**WHAT THE TASK REQUIRES:**
From the entries below, transcribe exactly the lines between the line holding "arrival_ns: 4.78" and the line holding "kind | cells | cell delay (ns)", inclusive; skip all other lines.
┌─ PROVIDED DATA
[src/rtl/lif_rnn_layer_pkg.sv]
// lif_pkg: shared definitions for the LIF recurrent spiking layer.
//   lif_state_e      - layer sequencer state encoding
//   RESET_MODE_*     - post-spike potential handling selectors
//   SAT_MIN/sat_max  - saturation bounds for the membrane potential
package lif_pkg;

    typedef enum logic [1:0] {
        ST_IDLE   = 2'd0,
        ST_UPDATE = 2'd1,
        ST_DONE   = 2'd2
    } lif_state_e;

    localparam int RESET_MODE_SUB  = 0;
    localparam int RESET_MODE_ZERO = 1;

    localparam int SAT_MIN = 0;

    // Upper saturation bound for an unsigned potential of the given width.
    function automatic int sat_max(input int state_w);
        return (1 << state_w) - 1;
    endfunction

endpackage

[src/rtl/lif_rnn_layer_if.sv]
// lif_rnn_layer_if: timestep input/output handshake bundle of the layer.
//   in_valid/in_ready/in_data : one timestep of input currents
//   clear                     : zero potentials and previous spikes (IDLE only)
//   out_valid/out_ready       : completed timestep result handshake
//   spikes                    : spike vector of the last completed timestep
//   step_count                : completed timesteps, modulo 2^16
// master = producer/consumer side, slave = the layer.
interface lif_rnn_layer_if #(
    parameter int N_NEURONS = 4,
    parameter int IN_W      = 8
);
    logic                        in_valid;
    logic                        in_ready;
    logic [N_NEURONS*IN_W-1:0]   in_data;
    logic                        clear;
    logic                        out_valid;
    logic                        out_ready;
    logic [N_NEURONS-1:0]        spikes;
    logic [15:0]                 step_count;

    modport master (
        output in_valid, in_data, clear, out_ready,
        input  in_ready, out_valid, spikes, step_count
    );

    modport slave (
        input  in_valid, in_data, clear, out_ready,
        output in_ready, out_valid, spikes, step_count
    );
endinterface

[src/rtl/lif_rnn_layer_neuron_update.sv]
// lif_neuron_update: combinational single-neuron leaky integrate-and-fire step.
//   i_v        - current membrane potential
//   i_in       - input current for this neuron
//   i_prev_spk - previous-step spike of the recurrent neighbour
//   o_v        - next membrane potential
//   o_spk      - neuron fires this step
module lif_neuron_update
    import lif_pkg::*;
#(
    parameter int IN_W        = 8,
    parameter int STATE_W     = 10,
    parameter int THRESHOLD   = 200,
    parameter int DECAY_SHIFT = 1,
    parameter int REC_W       = 16,
    parameter int RESET_MODE  = 0
) (
    input  logic [STATE_W-1:0] i_v,
    input  logic [IN_W-1:0]    i_in,
    input  logic               i_prev_spk,
    output logic [STATE_W-1:0] o_v,
    output logic               o_spk
);

    // Two guard bits: one for the sign of a negative recurrent weight,
    // one for headroom above the saturation bound.
    localparam int SUM_W = STATE_W + 2;

    localparam logic signed [SUM_W-1:0]   SAT_HI   = SUM_W'(sat_max(STATE_W));
    localparam logic signed [SUM_W-1:0]   SAT_LO   = SUM_W'(SAT_MIN);
    localparam logic signed [SUM_W-1:0]   REC_TERM = SUM_W'(REC_W);
    localparam logic        [STATE_W-1:0] THRESH   = STATE_W'(THRESHOLD);

    logic signed [SUM_W-1:0]   w_v_ext;
    logic signed [SUM_W-1:0]   w_leak;
    logic signed [SUM_W-1:0]   w_in_ext;
    logic signed [SUM_W-1:0]   w_rec;
    logic signed [SUM_W-1:0]   w_sum;
    logic        [STATE_W-1:0] w_sat;

    assign w_v_ext  = {2'b00, i_v};
    assign w_leak   = {2'b00, i_v >> DECAY_SHIFT};
    assign w_in_ext = SUM_W'(i_in);
    assign w_rec    = i_prev_spk ? REC_TERM : '0;
    assign w_sum    = w_v_ext - w_leak + w_in_ext + w_rec;

    always_comb begin
        w_sat = '0;
        o_v   = '0;
        o_spk = 1'b0;

        if (w_sum < SAT_LO) begin
            w_sat = '0;
        end else if (w_sum > SAT_HI) begin
            w_sat = SAT_HI[STATE_W-1:0];
        end else begin
            w_sat = w_sum[STATE_W-1:0];
        end

        if (w_sat >= THRESH) begin
            o_spk = 1'b1;
            o_v   = (RESET_MODE == RESET_MODE_SUB) ? (w_sat - THRESH) : '0;
        end else begin
            o_v   = w_sat;
        end
    end

endmodule

[src/rtl/lif_rnn_layer.sv]
// lif_rnn_layer: layer of N_NEURONS LIF neurons with a ring recurrence
// (neuron i sees the previous-step spike of neuron i-1). One neuron is
// updated per cycle through a shared lif_neuron_update datapath.
//   i_clk  - clock, rising edge
//   i_rst  - synchronous active-high reset
//   io_bus - timestep handshake bundle (slave side)
//
// state     | meaning
// ----------+---------------------------------------------------------
// ST_IDLE   | ready for a timestep; honours clear
// ST_UPDATE | updating neuron r_idx, 0..N_NEURONS-1, one per cycle
// ST_DONE   | result valid, held until out_ready
module lif_rnn_layer
    import lif_pkg::*;
#(
    parameter int N_NEURONS   = 4,
    parameter int IN_W        = 8,
    parameter int STATE_W     = 10,
    parameter int THRESHOLD   = 200,
    parameter int DECAY_SHIFT = 1,
    parameter int REC_W       = 16,
    parameter int RESET_MODE  = 0
) (
    input  logic          i_clk,
    input  logic          i_rst,
    lif_rnn_layer_if.slave io_bus
);

    localparam int               IDX_W    = (N_NEURONS > 1) ? $clog2(N_NEURONS) : 1;
    localparam logic [IDX_W-1:0] LAST_IDX = IDX_W'(N_NEURONS - 1);

    lif_state_e                r_state;
    lif_state_e                w_state_nxt;
    logic [IDX_W-1:0]          r_idx;
    logic [N_NEURONS*IN_W-1:0] r_in_data;
    logic [STATE_W-1:0]        r_v [N_NEURONS];
    logic [N_NEURONS-1:0]      r_prev_spk;
    logic [N_NEURONS-1:0]      r_new_spk;
    logic [N_NEURONS-1:0]      r_spikes;
    logic [15:0]               r_step_count;

    logic                      w_in_ready;
    logic                      w_out_valid;
    logic                      w_clear;
    logic                      w_last;
    logic [IDX_W-1:0]          w_prev_idx;
    logic [IN_W-1:0]           w_in_cur;
    logic [STATE_W-1:0]        w_v_cur;
    logic [STATE_W-1:0]        w_v_nxt;
    logic                      w_rec_spk;
    logic                      w_spk;
    logic [N_NEURONS-1:0]      w_new_spk;

    always_comb begin
        w_state_nxt = r_state;
        w_in_ready  = 1'b0;
        w_out_valid = 1'b0;
        case (r_state)
            ST_IDLE: begin
                w_in_ready = 1'b1;
                if (io_bus.in_valid) begin
                    w_state_nxt = ST_UPDATE;
                end
            end
            ST_UPDATE: begin
                if (w_last) begin
                    w_state_nxt = ST_DONE;
                end
            end
            ST_DONE: begin
                w_out_valid = 1'b1;
                if (io_bus.out_ready) begin
                    w_state_nxt = ST_IDLE;
                end
            end
            default: begin
                w_state_nxt = ST_IDLE;
            end
        endcase
    end

    assign w_clear    = (r_state == ST_IDLE) && io_bus.clear;
    assign w_last     = (r_idx == LAST_IDX);
    assign w_prev_idx = (r_idx == '0) ? LAST_IDX : (r_idx - 1'b1);
    assign w_in_cur   = r_in_data[r_idx*IN_W +: IN_W];
    assign w_v_cur    = r_v[r_idx];
    // Recurrence reads last step's spikes only; r_prev_spk is not touched
    // until the whole step has completed.
    assign w_rec_spk  = r_prev_spk[w_prev_idx];

    always_comb begin
        w_new_spk        = r_new_spk;
        w_new_spk[r_idx] = w_spk;
    end

    lif_neuron_update #(
        .IN_W        (IN_W),
        .STATE_W     (STATE_W),
        .THRESHOLD   (THRESHOLD),
        .DECAY_SHIFT (DECAY_SHIFT),
        .REC_W       (REC_W),
        .RESET_MODE  (RESET_MODE)
    ) u_neuron (
        .i_v        (w_v_cur),
        .i_in       (w_in_cur),
        .i_prev_spk (w_rec_spk),
        .o_v        (w_v_nxt),
        .o_spk      (w_spk)
    );

    always_ff @(posedge i_clk) begin
        if (i_rst) begin
            r_state      <= ST_IDLE;
            r_idx        <= '0;
            r_in_data    <= '0;
            r_prev_spk   <= '0;
            r_new_spk    <= '0;
            r_spikes     <= '0;
            r_step_count <= '0;
            for (int i = 0; i < N_NEURONS; i++) begin
                r_v[i] <= '0;
            end
        end else begin
            r_state <= w_state_nxt;
            case (r_state)
                ST_IDLE: begin
                    // Clear and capture share an edge, so a step accepted
                    // together with clear starts from zero potentials.
                    if (w_clear) begin
                        r_prev_spk <= '0;
                        for (int i = 0; i < N_NEURONS; i++) begin
                            r_v[i] <= '0;
                        end
                    end
                    if (io_bus.in_valid) begin
                        r_in_data <= io_bus.in_data;
                        r_idx     <= '0;
                        r_new_spk <= '0;
                    end
                end
                ST_UPDATE: begin
                    r_v[r_idx] <= w_v_nxt;
                    r_new_spk  <= w_new_spk;
                    if (w_last) begin
                        r_spikes     <= w_new_spk;
                        r_prev_spk   <= w_new_spk;
                        r_step_count <= r_step_count + 16'd1;
                    end else begin
                        r_idx <= r_idx + 1'b1;
                    end
                end
                default: begin
                end
            endcase
        end
    end

    assign io_bus.in_ready   = w_in_ready;
    assign io_bus.out_valid  = w_out_valid;
    assign io_bus.spikes     = r_spikes;
    assign io_bus.step_count = r_step_count;

endmodule

[src/flat_wrapper.sv]
// flat-port wrapper written by rule: the top's interface ports become plain ports
module lif_rnn_layer_flat import lif_pkg::*;
#(
    parameter int N_NEURONS   = 4,
    parameter int IN_W        = 8,
    parameter int STATE_W     = 10,
    parameter int THRESHOLD   = 200,
    parameter int DECAY_SHIFT = 1,
    parameter int REC_W       = 16,
    parameter int RESET_MODE  = 0
)
  (i_clk, i_rst, io_bus_in_valid, io_bus_in_data, io_bus_clear, io_bus_out_ready, io_bus_in_ready, io_bus_out_valid, io_bus_spikes, io_bus_step_count);
  lif_rnn_layer_if #(.N_NEURONS(N_NEURONS), .IN_W(IN_W)) io_bus_i ();
  input  logic i_clk;
  input  logic i_rst;
  input wire logic [$bits(io_bus_i.in_valid)-1:0] io_bus_in_valid;
  input wire logic [$bits(io_bus_i.in_data)-1:0] io_bus_in_data;
  input wire logic [$bits(io_bus_i.clear)-1:0] io_bus_clear;
  input wire logic [$bits(io_bus_i.out_ready)-1:0] io_bus_out_ready;
  output wire logic [$bits(io_bus_i.in_ready)-1:0] io_bus_in_ready;
  output wire logic [$bits(io_bus_i.out_valid)-1:0] io_bus_out_valid;
  output wire logic [$bits(io_bus_i.spikes)-1:0] io_bus_spikes;
  output wire logic [$bits(io_bus_i.step_count)-1:0] io_bus_step_count;
  assign io_bus_i.in_valid = io_bus_in_valid;
  assign io_bus_i.in_data = io_bus_in_data;
  assign io_bus_i.clear = io_bus_clear;
  assign io_bus_i.out_ready = io_bus_out_ready;
  assign io_bus_in_ready = io_bus_i.in_ready;
  assign io_bus_out_valid = io_bus_i.out_valid;
  assign io_bus_spikes = io_bus_i.spikes;
  assign io_bus_step_count = io_bus_i.step_count;
  lif_rnn_layer #(.N_NEURONS(N_NEURONS), .IN_W(IN_W), .STATE_W(STATE_W), .THRESHOLD(THRESHOLD), .DECAY_SHIFT(DECAY_SHIFT), .REC_W(REC_W), .RESET_MODE(RESET_MODE)) u_core (.i_clk(i_clk), .i_rst(i_rst), .io_bus(io_bus_i));
endmodule
[config.mk]
export PLATFORM = sky130hd
export DESIGN_NAME = lif_rnn_layer_flat
export DESIGN_NICKNAME = d
export VERILOG_FILES = /design/src/rtl/lif_rnn_layer_pkg.sv /design/src/rtl/lif_rnn_layer_if.sv /design/src/rtl/lif_rnn_layer_neuron_update.sv /design/src/rtl/lif_rnn_layer.sv /design/src/flat_wrapper.sv
export SDC_FILE = /design/constraint.sdc
export NUM_CORES = 1
export LEC_CHECK = 0
export ABC_AREA = 1
export BUFFER_PORTS_ARGS = -buffer_cell sky130_fd_sc_hd__buf_2
export CORE_MARGIN = 2
export CORE_UTILIZATION = 31
export CTS_CLUSTER_SIZE = 8
export DETAILED_ROUTE_END_ITERATION = 7
export GPL_ROUTABILITY_DRIVEN = 0
export GPL_TIMING_DRIVEN = 1
export PLACE_DENSITY = 0.54
export SETUP_SLACK_MARGIN = 0.3
export SLEW_MARGIN = 25
export SYNTH_ARGS = -nofsm -noshare
export SYNTH_HDL_FRONTEND = slang
export SYNTH_SLANG_ARGS = --single-unit
[constraint.sdc]
create_clock -name i_clk -period 5.3 [get_ports i_clk]
set_input_delay 1.06 -clock i_clk [delete_from_list [all_inputs] [get_ports i_clk]]
set_output_delay 1.06 -clock i_clk [all_outputs]
set_load 0.1 [all_outputs]
---- Yosys cells after proc, flatten, opt, wreduce, memory -nomap -nowiden ----
Memory sizes are Yosys's and may differ from the RTL's. A register that Yosys moved wholly into a read port is not among the register bits.
Index checks and enable logic that the tools add are counted.
operators by class
  eq/ne operators ......................... 8
  $add $sub $neg .......................... 7
  shifts and indexed selects .............. 1
  reduce and logical (&&, ||, !) cells .... 12
  bitwise operators ....................... 4
  multiplexer cells ....................... 43
  magnitude comparators ................... 6
operators by type and width
  operator                                               number
  2-to-1 mux 10 bit                                      8
  indexed part select 32 x 6 -> 8 bit                    1
  2-to-1 mux 2 bit                                       9
  adder 16 x 1 -> 16 bit (second input constant)         1
  one-hot mux 4 bit (2 select lines)                     2
  2-to-1 mux 1 bit                                       15
  adder 11 x 9 -> 12 bit                                 1
  adder 12 x 6 -> 12 bit                                 1
  > comparator 12 x 11 -> 1 bit (second input constant)  1
  < comparator 12 x 1 -> 1 bit (second input constant)   1
  2-to-1 mux 4 bit                                       3
  subtractor 10 x 9 -> 11 bit                            1
  >= comparator 10 x 8 -> 1 bit (second input constant)  1
  OR reduction 10 bit                                    1
  subtractor 10 x 8 -> 10 bit (second input constant)    1
  AND reduction 3 bit                                    3
  < comparator 2 x 3 -> 1 bit (second input constant)    2
  inequality test 2 bit (second input constant)          3
  one-hot mux 2 bit (3 select lines)                     1
  AND reduction 2 bit                                    3
  2-to-1 mux 5 bit                                       1
  bitwise mux 4 bit                                      1
  == test 2 bit (second input constant)                  2
  zero test 2 bit                                        2
  other kinds (11)                                       16
storage, ports and cells
  memories ................................ 1
  output and inout bits ................... 22
  bits of input ports ..................... 37
  memory bits (writable) .................. 40
  register bits ........................... 64
memory list
  name        words  width  rd ports  clocked after Yosys merged registers in  wr ports  line                 RTL
  u_core.r_v  4      10     1         1                                        4         lif_rnn_layer.sv:36  logic [STATE_W-1:0] r_v [N_NEURONS];

---- Longest topological paths before layout ----
Gate-level depths: netlist (run 1).
  word-level depth ........................ 14
  mapped depth ............................ 33
  gate-level depth less buffers ........... 31

---- By module ----
From an unflattened synthesis (run 1), not the netlist that was laid out.
unflattened totals
  cells, all modules ...................... 785
  area, all modules ....................... 6,042.0 um2
by module, submodules not included
  module             area an instance (um2)  sequential area each (um2)  times used  cells each
  lif_rnn_layer      4,549.4                 2,502.4                     1           556
  lif_neuron_update  1,492.7                 0.0                         1           229

---- Least setup slack after synthesis (run 1) ----
OpenSTA, ideal clock, no wires.
  path type ............................... flip-flop to flip-flop
  start point ............................. reg (tool-made name)
  end point ............................... mem u_core.r_v[0][7], data pin
  setup time .............................. 270 ps
  cell stages (with the launch flop) ...... 30
  arrival time ............................ 4,592 ps
  required time ........................... 5,030 ps
  buffers on the path ..................... 2
  clock period less this slack ............ 4,862 ps
  slack ................................... 438 ps
  path through ............................ dfxtp_1 > buf_2 > buf_1 > a21oi_1 > a32oi_1 > ha_1 > nand2_1 > nand2_1 > a31oi_1 > o21ai_0 > a31oi_1 > xor2_1 > ha_1 > ha_1 > nand2_1 > inv_1 > a21oi_1 > nand2_1 > nand2_1 > nand2_1 > nor2_1 > nand3_4 > nand3_1 > nand2_1 > ha_1 > nand2_1 > nand2_1 > xor2_1 > nand2_1 > a21oi_1
RTL lines
  element           line
  end: declaration  lif_rnn_layer.sv:36

==> impl_metrics.yaml, run 1 <==
drt:
  dr_total_vias: 4935
  drc: 0
  vias_per_cell: 4.78
  post_drt_wl_per_cell_um: 13.7
  drt_pass1_iterations: 4
  drt_iter0_markers: 253
  wl_um: 14200
  ant_nets: 0
worst_setup_path:
  rrSetupSlack_ns: 0.60
  reg2reg_depth: 28
  path_delay_family: "simple AND/OR/NAND/NOR gates"
  path_buf_inv: 4
  arrival_ns: 4.78
  endpoint: "u_core.r_v[0][7]"
  worst-path-stages: 28
  critPathSlowestCell: "dfxtp_1"
  regToRegEndpoint: "u_core.r_v[0][7]"
  end_kind: "register"
  required_ns: 5.38
  path_max_fanout: 10
  critical_path_class: "reg -> reg"
  crit_top_cell: "nand2_1"
  worstSetupStartpointType: "register"
  max_stage_delay_ns: 0.39
synth:
  synth.cell_area_sq_um: 5790
  synthCells: 735
  netlist_top_cells_area: "dfxtp_1 22%, edfxtp_1 21%, nor2_1 9.5%"
  ys_seq_area_share_pct: 43.2
  avgSynthCellArea_sq_um: 7.87
  yosys_warnings: 0
  synth_top_area_share_pct: 22.5
  ys_ff_latch: 105
  synth_top_cell_by_area: "dfxtp_1"
  ys_types: 45
  synth_nets: 808
final_layout:
  drive_gt1_share_pct: 19.3
  final_net_count: 871
  most-common-layout-cells: "144 x nor2_1, 125 x nand2_1, 66 x o21ai_0, 64 x dfxtp_1, 58 x buf_2"
  final_cells: 1032
  final_common_cell: "nor2_1"
  fill_cells: 1900
  areaGrowthSynthToFinish_pct: 19.0
  antenna_cells: 0
cts:
  numCtsBuffers: 9
  cts_tree: "done"
  clockRootBuffer: "clkbuf_16"
  clk_pin_slew_ns: 0.07
  insertion_delay_ns: 0.35
  htree_levels: 3
  ctsHoldBuffers: 0
  clockBufferDepth: 2
  cts.sinks: 105
sta:
  hold_ws_ns: 0.460
  worst_clock_skew_ns: 0.0101
  tns_ns: 0
  fin_crit_sh_pct: 88.6
  hold_violations: 0
  slew_viol_final: 0
  fmax_mhz: 213
  tightest_slew_ns: 0.875
  finalCriticalPeriod_ns: 4.70
  relSlewSlack_pct: 41.6
  setup_viol: 0
  rsz0062_at_grt: "yes"
grt:
  grt-busiest-layer: "met2"
  grt_util_met3_pct: 2.99
  met2_usage_pct: 22.7
  grt_start_max_net_pins: 44
  antenna_found_initial: 0
  use_met1_pct: 20.3
  grt_pass1_wl_um: 22900
  overflow: 0
  grt_pass1_vias: 4484
  grt_usage_pct: 14.5
placed_design:
  port-buffer-count: 58
  dp_cells: 1014
  dp_hpwl_um: 10300
floorplanning:
  start_util_pct: 31.9
  fp.dieW_um: 141
  die_area_sq_um: 19800
  io_pins: 59
  core.rowCount: 49
  coreArea_sq_um: 18100
  dieHeight_um: 141
status:
  outcome: "complete, no violations"
hold_path:
  hp-class: "reg -> reg"
run:
  cap_violations: 0
==> worst min-delay path, delay by kind of cell (launching register included) <==
kind | cells | cell delay (ns)
DFF | 1 | 0.31
and+or+nand+nor | 1 | 0.06
AOI/OAI and AO/OA | 1 | 0.05
==> cell type report <==
class / instances / area (sq um) / share of cell area, %
clock buffer: 11 / 253 / 3.67
tap: 229 / 287 / 4.16
inverter: 65 / 246 / 3.58
timing repair buffer: 81 / 470 / 6.83
multi-input combinational: 536 / 3050 / 44.3
sequential: 105 / 2500 / 36.3
clock inverter: 5 / 75.1 / 1.09
==> kinds of logic after synthesis <==
kind of cell	after synthesis	share of synthesized area, %
compound gates	143	13.6
buf+inv	94	6.29
xor+xnor	18	2.85
simple gates	339	25.8
fa+ha+maj	36	8.17
flops	105	43.2
==> worst min path at each step <==
stage                                  from                           end  cells after the start
2_1_floorplan           u_core.r_new_spk[0]           u_core.r_new_spk[0]                      2
3_3_place_gp   u_core.io_bus.step_count[15]  u_core.io_bus.step_count[15]                      1
3_5_place_dp            u_core.r_new_spk[1]           u_core.r_new_spk[1]                      2
4_1_cts                 u_core.r_new_spk[1]           u_core.r_new_spk[1]                      2
5_1_grt                 u_core.r_new_spk[0]           u_core.r_new_spk[0]                      2
6_report                u_core.r_new_spk[1]           u_core.r_new_spk[1]                      2
==> registers in the layout, summed over array words and instances (netlist names), named ones only <==
name                      cells
u_core.r_prev_spk             4
u_core.r_idx                  2
u_core.r_v                   40
u_core.r_in_data             32
u_core.io_bus.spikes          4
u_core.r_new_spk              3
u_core.io_bus.step_count     16
u_core.r_state                2
==> metrics by stage <==
step	cell area, sq um	utilization, %	worst slack, ns
finish	6890	38.0	0.602
global route	6890	38.0	0.271
CTS	6750	37.2	0.315
detailed placement	6400	35.3	0.227
global placement	6400	35.3	0.293
floorplan	5790	-	0.438
==> synthesized netlist by cell type (all sizes together) <==
cell / instances
nor2: 148
nand2: 134
o21ai: 71
dfxtp: 65
inv: 63
a21oi: 48
edfxtp: 40
nand3: 39
ha: 33
clkbuf: 22
xnor2: 9
xor2: 9
a32oi: 8
o22ai: 8
buf: 7
nor3: 6
nand4: 5
a31oi: 4
fa: 3
or2: 3
clkinv: 2
a22oi: 1
a32o: 1
nand2b: 1
nand3b: 1
nor3b: 1
nor4: 1
o21bai: 1
o41ai: 1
└─
**WRITTEN SOLUTION:**
  arrival_ns: 4.78
  endpoint: "u_core.r_v[0][7]"
  worst-path-stages: 28
  critPathSlowestCell: "dfxtp_1"
  regToRegEndpoint: "u_core.r_v[0][7]"
  end_kind: "register"
  required_ns: 5.38
  path_max_fanout: 10
  critical_path_class: "reg -> reg"
  crit_top_cell: "nand2_1"
  worstSetupStartpointType: "register"
  max_stage_delay_ns: 0.39
synth:
  synth.cell_area_sq_um: 5790
  synthCells: 735
  netlist_top_cells_area: "dfxtp_1 22%, edfxtp_1 21%, nor2_1 9.5%"
  ys_seq_area_share_pct: 43.2
  avgSynthCellArea_sq_um: 7.87
  yosys_warnings: 0
  synth_top_area_share_pct: 22.5
  ys_ff_latch: 105
  synth_top_cell_by_area: "dfxtp_1"
  ys_types: 45
  synth_nets: 808
final_layout:
  drive_gt1_share_pct: 19.3
  final_net_count: 871
  most-common-layout-cells: "144 x nor2_1, 125 x nand2_1, 66 x o21ai_0, 64 x dfxtp_1, 58 x buf_2"
  final_cells: 1032
  final_common_cell: "nor2_1"
  fill_cells: 1900
  areaGrowthSynthToFinish_pct: 19.0
  antenna_cells: 0
cts:
  numCtsBuffers: 9
  cts_tree: "done"
  clockRootBuffer: "clkbuf_16"
  clk_pin_slew_ns: 0.07
  insertion_delay_ns: 0.35
  htree_levels: 3
  ctsHoldBuffers: 0
  clockBufferDepth: 2
  cts.sinks: 105
sta:
  hold_ws_ns: 0.460
  worst_clock_skew_ns: 0.0101
  tns_ns: 0
  fin_crit_sh_pct: 88.6
  hold_violations: 0
  slew_viol_final: 0
  fmax_mhz: 213
  tightest_slew_ns: 0.875
  finalCriticalPeriod_ns: 4.70
  relSlewSlack_pct: 41.6
  setup_viol: 0
  rsz0062_at_grt: "yes"
grt:
  grt-busiest-layer: "met2"
  grt_util_met3_pct: 2.99
  met2_usage_pct: 22.7
  grt_start_max_net_pins: 44
  antenna_found_initial: 0
  use_met1_pct: 20.3
  grt_pass1_wl_um: 22900
  overflow: 0
  grt_pass1_vias: 4484
  grt_usage_pct: 14.5
placed_design:
  port-buffer-count: 58
  dp_cells: 1014
  dp_hpwl_um: 10300
floorplanning:
  start_util_pct: 31.9
  fp.dieW_um: 141
  die_area_sq_um: 19800
  io_pins: 59
  core.rowCount: 49
  coreArea_sq_um: 18100
  dieHeight_um: 141
status:
  outcome: "complete, no violations"
hold_path:
  hp-class: "reg -> reg"
run:
  cap_violations: 0
==> worst min-delay path, delay by kind of cell (launching register included) <==
kind | cells | cell delay (ns)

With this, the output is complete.